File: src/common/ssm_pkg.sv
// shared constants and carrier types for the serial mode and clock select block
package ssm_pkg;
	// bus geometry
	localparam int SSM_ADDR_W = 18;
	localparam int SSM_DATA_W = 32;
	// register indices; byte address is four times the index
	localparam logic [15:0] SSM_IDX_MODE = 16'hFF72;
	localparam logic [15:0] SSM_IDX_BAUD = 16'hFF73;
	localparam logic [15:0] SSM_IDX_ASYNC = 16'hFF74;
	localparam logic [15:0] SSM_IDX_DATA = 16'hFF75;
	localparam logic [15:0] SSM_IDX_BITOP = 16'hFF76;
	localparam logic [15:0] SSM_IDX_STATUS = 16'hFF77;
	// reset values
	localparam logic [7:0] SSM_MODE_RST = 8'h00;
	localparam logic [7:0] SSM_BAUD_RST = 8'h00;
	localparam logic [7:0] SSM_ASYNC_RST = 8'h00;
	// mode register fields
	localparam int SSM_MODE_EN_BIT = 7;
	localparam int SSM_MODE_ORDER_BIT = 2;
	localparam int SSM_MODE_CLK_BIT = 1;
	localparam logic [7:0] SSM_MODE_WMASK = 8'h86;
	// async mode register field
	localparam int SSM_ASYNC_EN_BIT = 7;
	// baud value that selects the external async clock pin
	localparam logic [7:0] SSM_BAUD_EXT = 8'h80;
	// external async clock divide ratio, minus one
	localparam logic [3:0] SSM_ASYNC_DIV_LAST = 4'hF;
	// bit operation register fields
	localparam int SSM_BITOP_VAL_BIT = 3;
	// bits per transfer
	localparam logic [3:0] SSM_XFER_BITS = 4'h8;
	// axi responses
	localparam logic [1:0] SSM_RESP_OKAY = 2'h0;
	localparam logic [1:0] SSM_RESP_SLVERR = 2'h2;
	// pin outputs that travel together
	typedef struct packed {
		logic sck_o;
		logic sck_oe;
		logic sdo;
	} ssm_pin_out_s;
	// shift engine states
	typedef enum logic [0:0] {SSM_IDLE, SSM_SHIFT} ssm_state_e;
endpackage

Your task: Quote every line of the data, word for word.

Written reply:
File: src/common/ssm_pkg.sv
// shared constants and carrier types for the serial mode and clock select block
package ssm_pkg;
	// bus geometry
	localparam int SSM_ADDR_W = 18;
	localparam int SSM_DATA_W = 32;
	// register indices; byte address is four times the index
	localparam logic [15:0] SSM_IDX_MODE = 16'hFF72;
	localparam logic [15:0] SSM_IDX_BAUD = 16'hFF73;
	localparam logic [15:0] SSM_IDX_ASYNC = 16'hFF74;
	localparam logic [15:0] SSM_IDX_DATA = 16'hFF75;
	localparam logic [15:0] SSM_IDX_BITOP = 16'hFF76;
	localparam logic [15:0] SSM_IDX_STATUS = 16'hFF77;
	// reset values
	localparam logic [7:0] SSM_MODE_RST = 8'h00;
	localparam logic [7:0] SSM_BAUD_RST = 8'h00;
	localparam logic [7:0] SSM_ASYNC_RST = 8'h00;
	// mode register fields
	localparam int SSM_MODE_EN_BIT = 7;
	localparam int SSM_MODE_ORDER_BIT = 2;
	localparam int SSM_MODE_CLK_BIT = 1;
	localparam logic [7:0] SSM_MODE_WMASK = 8'h86;
	// async mode register field
	localparam int SSM_ASYNC_EN_BIT = 7;
	// baud value that selects the external async clock pin
	localparam logic [7:0] SSM_BAUD_EXT = 8'h80;
	// external async clock divide ratio, minus one
	localparam logic [3:0] SSM_ASYNC_DIV_LAST = 4'hF;
	// bit operation register fields
	localparam int SSM_BITOP_VAL_BIT = 3;
	// bits per transfer
	localparam logic [3:0] SSM_XFER_BITS = 4'h8;
	// axi responses
	localparam logic [1:0] SSM_RESP_OKAY = 2'h0;
	localparam logic [1:0] SSM_RESP_SLVERR = 2'h2;
	// pin outputs that travel together
	typedef struct packed {
		logic sck_o;
		logic sck_oe;
		logic sdo;
	} ssm_pin_out_s;
	// shift engine states
	typedef enum logic [0:0] {SSM_IDLE, SSM_SHIFT} ssm_state_e;
endpackage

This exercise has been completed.